▶ [DATA RECORDS]
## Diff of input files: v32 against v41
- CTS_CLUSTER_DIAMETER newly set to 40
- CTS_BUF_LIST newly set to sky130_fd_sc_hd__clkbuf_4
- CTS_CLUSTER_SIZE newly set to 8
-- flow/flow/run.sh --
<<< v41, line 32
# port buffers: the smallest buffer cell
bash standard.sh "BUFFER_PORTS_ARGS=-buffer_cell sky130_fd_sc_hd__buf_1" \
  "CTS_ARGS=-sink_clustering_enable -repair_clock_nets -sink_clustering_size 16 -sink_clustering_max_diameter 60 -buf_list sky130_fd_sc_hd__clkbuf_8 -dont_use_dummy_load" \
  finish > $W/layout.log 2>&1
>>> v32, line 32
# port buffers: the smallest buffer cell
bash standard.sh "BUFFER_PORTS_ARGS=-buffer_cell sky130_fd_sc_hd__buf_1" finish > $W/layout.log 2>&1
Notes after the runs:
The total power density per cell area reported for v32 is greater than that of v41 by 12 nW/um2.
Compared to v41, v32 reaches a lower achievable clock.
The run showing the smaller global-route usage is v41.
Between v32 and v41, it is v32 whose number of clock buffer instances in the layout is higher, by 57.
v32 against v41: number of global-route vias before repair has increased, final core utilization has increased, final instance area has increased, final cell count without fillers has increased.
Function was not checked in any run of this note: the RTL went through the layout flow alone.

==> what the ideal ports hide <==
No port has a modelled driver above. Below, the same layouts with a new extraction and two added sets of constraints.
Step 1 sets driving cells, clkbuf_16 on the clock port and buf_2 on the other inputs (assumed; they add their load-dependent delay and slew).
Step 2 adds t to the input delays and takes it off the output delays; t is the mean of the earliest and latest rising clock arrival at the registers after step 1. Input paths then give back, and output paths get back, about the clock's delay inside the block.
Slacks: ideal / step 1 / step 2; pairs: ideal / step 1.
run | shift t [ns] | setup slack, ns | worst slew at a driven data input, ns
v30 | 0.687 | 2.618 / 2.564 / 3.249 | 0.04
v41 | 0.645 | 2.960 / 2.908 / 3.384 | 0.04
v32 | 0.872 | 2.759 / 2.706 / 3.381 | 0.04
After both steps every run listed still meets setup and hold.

▶ [DIRECTIONS]
Find the line with "what the ideal". Transcribe it and every line after it exactly, through the end of the records above, and nothing else.

▶ [TASK ANSWER]
==> what the ideal ports hide <==
No port has a modelled driver above. Below, the same layouts with a new extraction and two added sets of constraints.
Step 1 sets driving cells, clkbuf_16 on the clock port and buf_2 on the other inputs (assumed; they add their load-dependent delay and slew).
Step 2 adds t to the input delays and takes it off the output delays; t is the mean of the earliest and latest rising clock arrival at the registers after step 1. Input paths then give back, and output paths get back, about the clock's delay inside the block.
Slacks: ideal / step 1 / step 2; pairs: ideal / step 1.
run | shift t [ns] | setup slack, ns | worst slew at a driven data input, ns
v30 | 0.687 | 2.618 / 2.564 / 3.249 | 0.04
v41 | 0.645 | 2.960 / 2.908 / 3.384 | 0.04
v32 | 0.872 | 2.759 / 2.706 / 3.381 | 0.04
After both steps every run listed still meets setup and hold.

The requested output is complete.